Material provided below:
==> src/rtl/t20_sdram_ctrl.sv <==
// Single-word SDRAM controller for the GW2AR-18 embedded 64 Mbit x32 SDRAM.
// Runs power-up init and auto-refresh, and serves one read/write per request.
module t20_sdram_ctrl #(
  parameter int unsigned INIT_CYCLES  = 25000,
  parameter int unsigned REF_INTERVAL = 975,
  parameter int unsigned CAS_LAT      = 2,
  parameter int unsigned T_RP         = 3,
  parameter int unsigned T_RCD        = 3,
  parameter int unsigned T_RC         = 9,
  parameter int unsigned T_WR         = 2,
  parameter int unsigned T_MRD        = 2
) (
  input  logic        clk_i,
  input  logic        rst_ni,
  input  logic        lock_i,
  input  logic        req_i,
  input  logic        we_i,
  input  logic [20:0] addr_i,
  input  logic [31:0] wdata_i,
  input  logic [3:0]  wmask_i,
  output logic [31:0] rdata_o,
  output logic        ack_o,
  output logic        ready_o,
  output logic        sdram_cke_o,
  output logic        sdram_cs_n_o,
  output logic        sdram_ras_n_o,
  output logic        sdram_cas_n_o,
  output logic        sdram_we_n_o,
  output logic [1:0]  sdram_ba_o,
  output logic [10:0] sdram_a_o,
  output logic [3:0]  sdram_dqm_o,
  output logic [31:0] dq_o,
  output logic        dq_oe_o,
  input  logic [31:0] dq_i
);

  localparam int unsigned RdEndI = (T_RC > T_RCD + CAS_LAT + 2) ? T_RC : T_RCD + CAS_LAT + 2;
  localparam int unsigned WrEndI = (T_RC > T_RCD + 1 + T_WR + T_RP) ? T_RC : T_RCD + 1 + T_WR + T_RP;

  localparam logic [15:0] InitCnt = 16'(INIT_CYCLES);
  localparam logic [15:0] RefLast = 16'(REF_INTERVAL - 1);
  localparam logic [15:0] Trp     = 16'(T_RP);
  localparam logic [15:0] Trc     = 16'(T_RC);
  localparam logic [15:0] RcLast  = 16'(T_RC - 1);
  localparam logic [15:0] Tmrd    = 16'(T_MRD);
  localparam logic [15:0] Trcd    = 16'(T_RCD);
  localparam logic [15:0] RdData  = 16'(T_RCD + CAS_LAT + 1);
  localparam logic [15:0] RdLast  = 16'(RdEndI - 1);
  localparam logic [15:0] WrAck   = 16'(T_RCD + 1);
  localparam logic [15:0] WrLast  = 16'(WrEndI - 1);
  localparam logic [10:0] ModeReg = {4'b0000, 3'(CAS_LAT), 1'b0, 3'b000};

  // {cs_n, ras_n, cas_n, we_n}
  localparam logic [3:0] CmdNop = 4'b1111;
  localparam logic [3:0] CmdAct = 4'b0011;
  localparam logic [3:0] CmdRd  = 4'b0101;
  localparam logic [3:0] CmdWr  = 4'b0100;
  localparam logic [3:0] CmdPre = 4'b0010;
  localparam logic [3:0] CmdRef = 4'b0001;
  localparam logic [3:0] CmdMrs = 4'b0000;

  typedef enum logic [3:0] {
    StWaitLock, StInitWait, StInitPre, StInitRef1, StInitRef2,
    StInitMrs, StIdle, StRefresh, StRead, StWrite
  } state_e;

  state_e      state_q, state_d;
  logic [15:0] cnt_q, cnt_d, ref_cnt_q, ref_cnt_d;
  logic        ref_pend_q, ref_pend_d, cke_q, cke_d, dq_oe_q, dq_oe_d;
  logic        ack_q, ack_d, ready_q, ready_d;
  logic [3:0]  cmd_q, cmd_d, dqm_q, dqm_d;
  logic [1:0]  ba_q, ba_d;
  logic [10:0] a_q, a_d;
  logic [31:0] dq_q, dq_d, rdata_q, rdata_d;

  // cnt_q holds the index of the cycle whose pin values are being computed.
  always_comb begin
    state_d    = state_q;
    cnt_d      = cnt_q + 16'd1;
    ref_cnt_d  = ref_cnt_q + 16'd1;
    ref_pend_d = ref_pend_q;
    cke_d      = cke_q;
    cmd_d      = CmdNop;
    ba_d       = 2'd0;
    a_d        = 11'd0;
    dqm_d      = 4'hF;
    dq_d       = 32'd0;
    dq_oe_d    = 1'b0;
    rdata_d    = rdata_q;
    ack_d      = 1'b0;
    ready_d    = ready_q;

    case (state_q)
      StWaitLock: if (lock_i) begin
        cke_d   = 1'b1;
        state_d = StInitWait;
        cnt_d   = 16'd1;
      end
      StInitWait: if (cnt_q == InitCnt) begin
        cmd_d   = CmdPre;
        a_d     = 11'h400;
        state_d = StInitPre;
        cnt_d   = 16'd1;
      end
      StInitPre: if (cnt_q == Trp) begin
        cmd_d   = CmdRef;
        state_d = StInitRef1;
        cnt_d   = 16'd1;
      end
      StInitRef1: if (cnt_q == Trc) begin
        cmd_d   = CmdRef;
        state_d = StInitRef2;
        cnt_d   = 16'd1;
      end
      StInitRef2: if (cnt_q == Trc) begin
        cmd_d   = CmdMrs;
        a_d     = ModeReg;
        state_d = StInitMrs;
        cnt_d   = 16'd1;
      end
      StInitMrs: if (cnt_q == Tmrd) begin
        ready_d = 1'b1;
        state_d = StIdle;
      end
      StIdle: begin
        cnt_d = 16'd1;
        if (ref_pend_q) begin
          cmd_d      = CmdRef;
          ref_pend_d = 1'b0;
          state_d    = StRefresh;
        end else if (req_i) begin
          cmd_d   = CmdAct;
          ba_d    = addr_i[20:19];
          a_d     = addr_i[18:8];
          state_d = we_i ? StWrite : StRead;
        end
      end
      StRefresh: if (cnt_q == RcLast) state_d = StIdle;
      StRead: begin
        if (cnt_q == Trcd) begin
          cmd_d = CmdRd;
          ba_d  = addr_i[20:19];
          a_d   = {3'b100, addr_i[7:0]};
          dqm_d = 4'h0;
        end
        if (cnt_q == RdData) begin
          rdata_d = dq_i;
          ack_d   = 1'b1;
        end
        if (cnt_q == RdLast) state_d = StIdle;
      end
      StWrite: begin
        if (cnt_q == Trcd) begin
          cmd_d   = CmdWr;
          ba_d    = addr_i[20:19];
          a_d     = {3'b100, addr_i[7:0]};
          dqm_d   = ~wmask_i;
          dq_d    = wdata_i;
          dq_oe_d = 1'b1;
        end
        if (cnt_q == WrAck) ack_d = 1'b1;
        if (cnt_q == WrLast) state_d = StIdle;
      end
      default: state_d = StWaitLock;
    endcase

    if (!ready_q) begin
      ref_cnt_d = 16'd0;
    end else if (ref_cnt_q == RefLast) begin
      ref_cnt_d  = 16'd0;
      ref_pend_d = 1'b1;
    end

    // Losing PLL lock abandons everything, including an in-flight request.
    if (!lock_i) begin
      state_d    = StWaitLock;
      cnt_d      = 16'd0;
      ref_cnt_d  = 16'd0;
      ref_pend_d = 1'b0;
      cke_d      = 1'b0;
      cmd_d      = CmdNop;
      ba_d       = 2'd0;
      a_d        = 11'd0;
      dqm_d      = 4'hF;
      dq_d       = 32'd0;
      dq_oe_d    = 1'b0;
      ack_d      = 1'b0;
      ready_d    = 1'b0;
    end
  end

  always_ff @(posedge clk_i or negedge rst_ni) begin
    if (!rst_ni) begin
      state_q    <= StWaitLock;
      cnt_q      <= 16'd0;
      ref_cnt_q  <= 16'd0;
      ref_pend_q <= 1'b0;
      cke_q      <= 1'b0;
      cmd_q      <= CmdNop;
      ba_q       <= 2'd0;
      a_q        <= 11'd0;
      dqm_q      <= 4'hF;
      dq_q       <= 32'd0;
      dq_oe_q    <= 1'b0;
      rdata_q    <= 32'd0;
      ack_q      <= 1'b0;
      ready_q    <= 1'b0;
    end else begin
      state_q    <= state_d;
      cnt_q      <= cnt_d;
      ref_cnt_q  <= ref_cnt_d;
      ref_pend_q <= ref_pend_d;
      cke_q      <= cke_d;
      cmd_q      <= cmd_d;
      ba_q       <= ba_d;
      a_q        <= a_d;
      dqm_q      <= dqm_d;
      dq_q       <= dq_d;
      dq_oe_q    <= dq_oe_d;
      rdata_q    <= rdata_d;
      ack_q      <= ack_d;
      ready_q    <= ready_d;
    end
  end

  assign {sdram_cs_n_o, sdram_ras_n_o, sdram_cas_n_o, sdram_we_n_o} = cmd_q;
  assign sdram_cke_o = cke_q;
  assign sdram_ba_o  = ba_q;
  assign sdram_a_o   = a_q;
  assign sdram_dqm_o = dqm_q;
  assign dq_o        = dq_q;
  assign dq_oe_o     = dq_oe_q;
  assign rdata_o     = rdata_q;
  assign ack_o       = ack_q;
  assign ready_o     = ready_q;

endmodule
`config.mk`:
```
export PLATFORM = sky130hd
export DESIGN_NAME = post_cov_semipar_core
export DESIGN_NICKNAME = d
export VERILOG_FILES = /design/src/rtl/post_cov_semipar_core_pkg.sv /design/src/rtl/post_cov_semipar_core_dot2.sv /design/src/rtl/post_cov_semipar_core.sv
export SDC_FILE = /design/constraint.sdc
export NUM_CORES = 2
export LEC_CHECK = 0
export CORE_MARGIN = 2
export CORE_UTILIZATION = 47
export CTS_BUF_LIST = sky130_fd_sc_hd__clkbuf_8
export CTS_CLUSTER_SIZE = 8
export DETAILED_ROUTE_END_ITERATION = 12
export GPL_TIMING_DRIVEN = 0
export PLACE_DENSITY = 0.69
export SLEW_MARGIN = 10
export SYNTH_ARGS = -nofsm -noshare
export SYNTH_HDL_FRONTEND = slang
export SYNTH_SLANG_ARGS = --single-unit
```
`constraint.sdc`:
```
create_clock -name clk -period 14.67 [get_ports clk]
set_input_delay 1.467 -clock clk [delete_from_list [all_inputs] [get_ports clk]]
set_output_delay 1.467 -clock clk [all_outputs]
set_load 0.02 [all_outputs]
```
`src/rtl/post_cov_semipar_core_pkg.sv`:
```
// Shared fixed-point types and helpers for the KF datapath blocks.
// Word format, saturation helper and the posterior-covariance FSM encoding.
package fxp_types;

    localparam int FXP_N    = 16;
    localparam int FXP_FRAC = 8;

    // Clamp a wide signed value to the n-bit two's complement range.
    function automatic logic signed [63:0] fxp_sat(
        input logic signed [63:0] v,
        input int                 n
    );
        logic signed [63:0] hi;
        logic signed [63:0] lo;
        hi = (64'sd1 <<< (n - 1)) - 64'sd1;
        lo = -(64'sd1 <<< (n - 1));
        if (v > hi)
            return hi;
        else if (v < lo)
            return lo;
        else
            return v;
    endfunction

    typedef enum logic [2:0] {
        IDLE,
        KH_M0,
        KH_S0,
        KH_S1,
        PP_M0,
        PP_S0,
        PP_S1,
        OUT
    } pc_state_t;

endpackage

```
`src/rtl/post_cov_semipar_core_dot2.sv`:
```
// Registered 2-term fixed-point dot product: products in one cycle,
// sum / arithmetic shift / saturate in the next.
module fxp_dot2
    import fxp_types::*;
#(
    parameter int N    = FXP_N,
    parameter int FRAC = FXP_FRAC
) (
    input  logic                clk,
    input  logic                rst,
    input  logic signed [N-1:0] x0,
    input  logic signed [N-1:0] y0,
    input  logic signed [N-1:0] x1,
    input  logic signed [N-1:0] y1,
    output logic signed [N-1:0] q
);

    logic signed [2*N-1:0] pr0;
    logic signed [2*N-1:0] pr1;
    logic signed [2*N:0]   sum;
    logic signed [2*N:0]   sh;
    logic signed [63:0]    wide;
    logic signed [63:0]    clamped;

    always_comb begin
        sum     = (2*N+1)'(pr0) + (2*N+1)'(pr1);
        sh      = sum >>> FRAC;
        wide    = 64'(sh);
        clamped = fxp_sat(wide, N);
    end

    always_ff @(posedge clk or posedge rst) begin
        if (rst) begin
            pr0 <= '0;
            pr1 <= '0;
            q   <= '0;
        end else begin
            pr0 <= (2*N)'(x0) * (2*N)'(y0);
            pr1 <= (2*N)'(x1) * (2*N)'(y1);
            q   <= clamped[N-1:0];
        end
    end

endmodule

```
`src/rtl/post_cov_semipar_core.sv`:
```
// Posterior covariance P_post = (I - K*H) * P_prior for a 2x2 state,
// two time-shared dot-product units over a fixed 7-cycle schedule.
module post_cov_semipar_core
    import fxp_types::*;
#(
    parameter int N    = FXP_N,
    parameter int FRAC = FXP_FRAC
) (
    input  logic                clk,
    input  logic                rst,
    input  logic                start,
    input  logic signed [N-1:0] k00,
    input  logic signed [N-1:0] k01,
    input  logic signed [N-1:0] k10,
    input  logic signed [N-1:0] k11,
    input  logic signed [N-1:0] h00,
    input  logic signed [N-1:0] h01,
    input  logic signed [N-1:0] h10,
    input  logic signed [N-1:0] h11,
    input  logic signed [N-1:0] p_prior00,
    input  logic signed [N-1:0] p_prior01,
    input  logic signed [N-1:0] p_prior10,
    input  logic signed [N-1:0] p_prior11,
    output logic                done,
    output logic signed [N-1:0] P_post00,
    output logic signed [N-1:0] P_post01,
    output logic signed [N-1:0] P_post10,
    output logic signed [N-1:0] P_post11
);

    localparam logic signed [N:0] ONE = (N+1)'(2 ** FRAC);
    localparam logic signed [N:0] ZERO = '0;

    pc_state_t state;

    logic signed [N-1:0] kr00, kr01, kr10, kr11;
    logic signed [N-1:0] hr00, hr01, hr10, hr11;
    logic signed [N-1:0] pr00, pr01, pr10, pr11;
    logic signed [N-1:0] a00, a01, a10, a11;
    logic signed [N-1:0] pt00, pt01;

    logic signed [N-1:0] u0x0, u0y0, u0x1, u0y1;
    logic signed [N-1:0] u1x0, u1y0, u1x1, u1y1;
    logic signed [N-1:0] q0, q1;
    logic signed [N-1:0] ad0, ao0, ad1, ao1;

    function automatic logic signed [N-1:0] sub_sat(
        input logic signed [N:0]   s,
        input logic signed [N-1:0] v
    );
        logic signed [N:0]  d;
        logic signed [63:0] c;
        d = s - (N+1)'(v);
        c = fxp_sat(64'(d), N);
        return c[N-1:0];
    endfunction

    // Unit 0 always produces column 0, unit 1 column 1 of the current row.
    always_comb begin
        u0x0 = '0; u0y0 = '0; u0x1 = '0; u0y1 = '0;
        u1x0 = '0; u1y0 = '0; u1x1 = '0; u1y1 = '0;
        unique case (state)
            KH_M0: begin
                u0x0 = kr00; u0y0 = hr00; u0x1 = kr01; u0y1 = hr10;
                u1x0 = kr00; u1y0 = hr01; u1x1 = kr01; u1y1 = hr11;
            end
            KH_S0: begin
                u0x0 = kr10; u0y0 = hr00; u0x1 = kr11; u0y1 = hr10;
                u1x0 = kr10; u1y0 = hr01; u1x1 = kr11; u1y1 = hr11;
            end
            PP_M0: begin
                u0x0 = a00; u0y0 = pr00; u0x1 = a01; u0y1 = pr10;
                u1x0 = a00; u1y0 = pr01; u1x1 = a01; u1y1 = pr11;
            end
            PP_S0: begin
                u0x0 = a10; u0y0 = pr00; u0x1 = a11; u0y1 = pr10;
                u1x0 = a10; u1y0 = pr01; u1x1 = a11; u1y1 = pr11;
            end
            default: ;
        endcase
    end

    always_comb begin
        ad0 = sub_sat(ONE, q0);
        ao0 = sub_sat(ZERO, q0);
        ad1 = sub_sat(ONE, q1);
        ao1 = sub_sat(ZERO, q1);
    end

    fxp_dot2 #(.N(N), .FRAC(FRAC)) u_dot0 (
        .clk (clk),
        .rst (rst),
        .x0  (u0x0),
        .y0  (u0y0),
        .x1  (u0x1),
        .y1  (u0y1),
        .q   (q0)
    );

    fxp_dot2 #(.N(N), .FRAC(FRAC)) u_dot1 (
        .clk (clk),
        .rst (rst),
        .x0  (u1x0),
        .y0  (u1y0),
        .x1  (u1x1),
        .y1  (u1y1),
        .q   (q1)
    );

    always_ff @(posedge clk or posedge rst) begin
        if (rst) begin
            state <= IDLE;
            done  <= 1'b0;
            kr00 <= '0; kr01 <= '0; kr10 <= '0; kr11 <= '0;
            hr00 <= '0; hr01 <= '0; hr10 <= '0; hr11 <= '0;
            pr00 <= '0; pr01 <= '0; pr10 <= '0; pr11 <= '0;
            a00  <= '0; a01  <= '0; a10  <= '0; a11  <= '0;
            pt00 <= '0; pt01 <= '0;
            P_post00 <= '0; P_post01 <= '0;
            P_post10 <= '0; P_post11 <= '0;
        end else begin
            done <= 1'b0;
            unique case (state)
                IDLE: begin
                    if (start) begin
                        kr00 <= k00; kr01 <= k01; kr10 <= k10; kr11 <= k11;
                        hr00 <= h00; hr01 <= h01; hr10 <= h10; hr11 <= h11;
                        pr00 <= p_prior00; pr01 <= p_prior01;
                        pr10 <= p_prior10; pr11 <= p_prior11;
                        state <= KH_M0;
                    end
                end
                KH_M0: state <= KH_S0;
                KH_S0: state <= KH_S1;
                KH_S1: begin
                    a00   <= ad0;
                    a01   <= ao1;
                    state <= PP_M0;
                end
                PP_M0: begin
                    a10   <= ao0;
                    a11   <= ad1;
                    state <= PP_S0;
                end
                PP_S0: state <= PP_S1;
                PP_S1: begin
                    pt00  <= q0;
                    pt01  <= q1;
                    state <= OUT;
                end
                OUT: begin
                    P_post00 <= pt00;
                    P_post01 <= pt01;
                    P_post10 <= q0;
                    P_post11 <= q1;
                    done     <= 1'b1;
                    state    <= IDLE;
                end
                default: state <= IDLE;
            endcase
        end
    end

endmodule

```
==> results by group <==
Status
  • Status: completed

Critical path
  • Worst Path Required: about 15 ns
  • CP top delay family: adder cells
  • Critical path arrival: around 12 ns
  • Worst-path fanout max: 11
  • Buf+Inv Stages, Crit Path: 7
  • Critical path's slowest cell: clkbuf_1
  • Most used cell, CP: fa_1
  • Max incr delay on CP: between 1 and 1.5 ns
  • CP startpoint kind: flop
  • Crit path capture type: flop
  • Critical path class: reg2reg
  • RR Startpoint: state[0]
  • CP Launch Point: state[0]

CTS
  • CTS sink cnt: between 500 and 600
  • Clock Tree Buf Depth: 3
  • Clk slew on worst S/H paths: around 0.070 ns
  • Setup Fix Bufs, Post-CTS: 0
  • Total CTS buffers: 89
  • # H-tree levels: 3
  • Post-CTS Resized: 0
  • Skew-Pair Late Insertion Delay: between 0.8 and 0.9 ns
  • Root buf cell: clkbuf_8
  • Cts hold-fix bufs: 0
  • CTS tree: done

Cells and area
  • Most frequent cells in the layout: inv_1 (1218), fa_1 (1048), nor2_1 (660)
  • Post-route cell area: slightly below 70000 um2
  • Fin nets: a little over 8000
  • Layout area overhead: 11.7%
  • Commonest non-fill, non-tap cell in the layout: inv_1
  • Final Non-Filler Cells: between 8000 and 9000
  • Layout cell share with drive strength beyond 1: 7.55%

Floorplanning
  • Die ar.: 133000 um2
  • Die Width: around 360 um
  • # rows: between 100 and 150
  • Die Y: approximately 360 um
  • Starting Density: a little under half
  • IO Pins: 260
  • Core box area: 129000 um2

STA
  • Final Hold Violating Endpoints: 0
  • Sum Neg Setup Slack: 0 ns
  • Final Skew: between 0.09 and 0.1 ns
  • RSZ-0062 raised after global routing: false
  • Tcrit/Tclk final: approximately three quarters
  • Slew margin rel.: 0.337%
  • Period minus WS final: approximately 11 ns
  • Highest clock rate: ~0.09 GHz
  • Slew @ Worst Pin: roughly 1.5 ns
  • Final Setup Violations: 0
  • Max Slew Vio Count: 0

Flow run
  • Maxcap violations: 0

GRT
  • Initial antenna violation count: 8
  • Largest net degree at the start of global routing: between 40 and 50
  • First-pass GRT wire length: 310000 um
  • Gr busiest metal: met2
  • M3 GR Usage: about a tenth
  • Overall Global Routing Usage: 31.9%
  • Met1 Resource Use GR: 42.8%
  • Number of global-route vias before repair: 48800
  • Met2 GRT Util: 46.7%
  • GR Overflow Total: 0

Yosys
  • Seq cells post-synth: 516
  • Mapped Cells: 6204
  • Post-synthesis cell type count: 77
  • Cell Area, Synth: between 60000 and 70000 um2
  • Ys Warns: 0
  • Seq/Total Area, Yosys: a little over a fifth
  • Avg Cell Area, Syn: between 9 and 10 um2
  • Number of flops mapped to enable cells by yosys: 0
  • Top_reg_cell synth: dfrtp_1
  • Syn_nets: 7845
  • Synth async-reset ratio: 100%

Hold path
  • Hold Startpoint: a11[9]
  • Min-delay worst type: reg2reg

Placed design
  • Post-DP HPWL: around 170000 um
  • Placer Congestion: between 0.9 and 1
  • Port Buf Inserts: roughly 260
  • DP Cell Count: slightly above 8000
  • Placed Area: ~66000 um2

Route
  • 1st-iter DRT viols: around 4500
  • Drt pass-1 iters: 6
  • Via count: 47200
  • Routed Antenna Nets: 0
  • Post-Route WL: 207000 um
  • DR vias/cell: 5.62
  • Routed length per instance: between 20 and 25 um
  • DRC violations left: 0
File: config.mk
export PLATFORM = sky130hd
export DESIGN_NAME = ascii_tx_scheduler_flat
export DESIGN_NICKNAME = d
export VERILOG_FILES = /design/src/rtl/ascii_tx_scheduler_if.sv /design/src/rtl/ascii_tx_scheduler.sv /design/src/flat_wrapper.sv
export SDC_FILE = /design/constraint.sdc
export NUM_CORES = 1
export LEC_CHECK = 0
export CELL_PAD_IN_SITES_DETAIL_PLACEMENT = 1
export CELL_PAD_IN_SITES_GLOBAL_PLACEMENT = 1
export CORE_UTILIZATION = 25
export DETAILED_ROUTE_END_ITERATION = 8
export PLACE_DENSITY_LB_ADDON = 0.3
export SYNTH_ARGS = -nofsm -noshare
export SYNTH_HDL_FRONTEND = slang
export SYNTH_SLANG_ARGS = --single-unit
File: constraint.sdc
create_clock -name clk_i -period 3.31 [get_ports clk_i]
set_input_delay 0.662 -clock clk_i [delete_from_list [all_inputs] [get_ports clk_i]]
set_output_delay 0.662 -clock clk_i [all_outputs]
set_load 0.005 [all_outputs]
File: src/rtl/ascii_tx_scheduler_if.sv
// Request/transmit bundle between two requesters, the scheduler and a byte transmitter.
// The master modport is the scheduler's view.
interface ascii_tx_scheduler_if;
  logic        req0_ready;
  logic [15:0] req0_data;
  logic        req0_done;
  logic        req1_ready;
  logic [15:0] req1_data;
  logic        req1_done;
  logic [7:0]  tx_byte;
  logic        tx_start;
  logic        tx_done;
  logic        busy;
  logic        timeout_err;

  modport master (
    input  req0_ready, req0_data, req1_ready, req1_data, tx_done,
    output req0_done, req1_done, tx_byte, tx_start, busy, timeout_err
  );

  modport slave (
    output req0_ready, req0_data, req1_ready, req1_data, tx_done,
    input  req0_done, req1_done, tx_byte, tx_start, busy, timeout_err
  );
endinterface

File: src/rtl/ascii_tx_scheduler.sv
// Round-robin scheduler turning 16-bit words from two channels into ASCII hex frames
// ("T"/"I" tag, four hex digits, optional CR LF), one byte at a time.
module ascii_tx_scheduler #(
  parameter bit          APPEND_CRLF    = 1'b1,
  parameter int unsigned TIMEOUT_CYCLES = 1000000
) (
  input logic                       clk_i,
  input logic                       rst_ni,
  ascii_tx_scheduler_if.master      sched_io
);

  typedef enum logic [1:0] {StIdle, StSend, StWait, StAck} state_e;

  localparam logic [2:0]  LastIdx = APPEND_CRLF ? 3'd6 : 3'd4;
  localparam logic [23:0] CntMax  = 24'(TIMEOUT_CYCLES - 1);

  function automatic logic [7:0] hex_char(input logic [3:0] n);
    return (n < 4'd10) ? 8'h30 + {4'h0, n} : 8'h37 + {4'h0, n};
  endfunction

  function automatic logic [7:0] frame_byte(input logic [2:0] idx, input logic chan,
                                            input logic [15:0] data);
    case (idx)
      3'd0:    return chan ? 8'h49 : 8'h54;
      3'd1:    return hex_char(data[15:12]);
      3'd2:    return hex_char(data[11:8]);
      3'd3:    return hex_char(data[7:4]);
      3'd4:    return hex_char(data[3:0]);
      3'd5:    return 8'h0D;
      3'd6:    return 8'h0A;
      default: return 8'h00;
    endcase
  endfunction

  state_e      state_q, state_d;
  logic [15:0] data_q, data_d;
  logic        chan_q, chan_d;
  logic        last_q, last_d;
  logic [2:0]  idx_q, idx_d;
  logic [23:0] cnt_q, cnt_d;
  logic [7:0]  tx_byte_q, tx_byte_d;
  logic        tx_start_q, tx_start_d;
  logic        done0_q, done0_d;
  logic        done1_q, done1_d;
  logic        busy_q, busy_d;
  logic        err_q, err_d;

  always_comb begin
    state_d    = state_q;
    data_d     = data_q;
    chan_d     = chan_q;
    last_d     = last_q;
    idx_d      = idx_q;
    cnt_d      = cnt_q;
    err_d      = err_q;
    tx_byte_d  = tx_byte_q;
    tx_start_d = 1'b0;
    done0_d    = 1'b0;
    done1_d    = 1'b0;

    case (state_q)
      StIdle: begin
        if (sched_io.req0_ready || sched_io.req1_ready) begin
          // ch1 wins only when alone or when ch0 was served last
          chan_d     = sched_io.req1_ready && (!sched_io.req0_ready || !last_q);
          data_d     = chan_d ? sched_io.req1_data : sched_io.req0_data;
          idx_d      = 3'd0;
          tx_start_d = 1'b1;
          state_d    = StSend;
        end
      end
      StSend: begin
        cnt_d   = 24'd0;
        state_d = StWait;
      end
      StWait: begin
        if (sched_io.tx_done) begin
          if (idx_q == LastIdx) begin
            state_d = StAck;
            done0_d = !chan_q;
            done1_d = chan_q;
          end else begin
            idx_d      = idx_q + 3'd1;
            tx_start_d = 1'b1;
            state_d    = StSend;
          end
        end else if (cnt_q == CntMax) begin
          err_d   = 1'b1;
          state_d = StAck;
          done0_d = !chan_q;
          done1_d = chan_q;
        end else begin
          cnt_d = cnt_q + 24'd1;
        end
      end
      StAck: begin
        last_d  = chan_q;
        state_d = StIdle;
      end
      default: state_d = StIdle;
    endcase

    // Outputs are registered, so the byte for the next SEND is chosen here.
    if (tx_start_d) tx_byte_d = frame_byte(idx_d, chan_d, data_d);
    busy_d = (state_d != StIdle);
  end

  always_ff @(posedge clk_i or negedge rst_ni) begin
    if (!rst_ni) begin
      state_q    <= StIdle;
      data_q     <= 16'h0000;
      chan_q     <= 1'b0;
      last_q     <= 1'b1;
      idx_q      <= 3'd0;
      cnt_q      <= 24'd0;
      tx_byte_q  <= 8'h00;
      tx_start_q <= 1'b0;
      done0_q    <= 1'b0;
      done1_q    <= 1'b0;
      busy_q     <= 1'b0;
      err_q      <= 1'b0;
    end else begin
      state_q    <= state_d;
      data_q     <= data_d;
      chan_q     <= chan_d;
      last_q     <= last_d;
      idx_q      <= idx_d;
      cnt_q      <= cnt_d;
      tx_byte_q  <= tx_byte_d;
      tx_start_q <= tx_start_d;
      done0_q    <= done0_d;
      done1_q    <= done1_d;
      busy_q     <= busy_d;
      err_q      <= err_d;
    end
  end

  assign sched_io.tx_byte     = tx_byte_q;
  assign sched_io.tx_start    = tx_start_q;
  assign sched_io.req0_done   = done0_q;
  assign sched_io.req1_done   = done1_q;
  assign sched_io.busy        = busy_q;
  assign sched_io.timeout_err = err_q;

endmodule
End of Material provided.
• [Exercise aim]: Copy out every line from the records that has the word "enum".

• [Finished task]:
  typedef enum logic [3:0] {
    typedef enum logic [2:0] {
  typedef enum logic [1:0] {StIdle, StSend, StWait, StAck} state_e;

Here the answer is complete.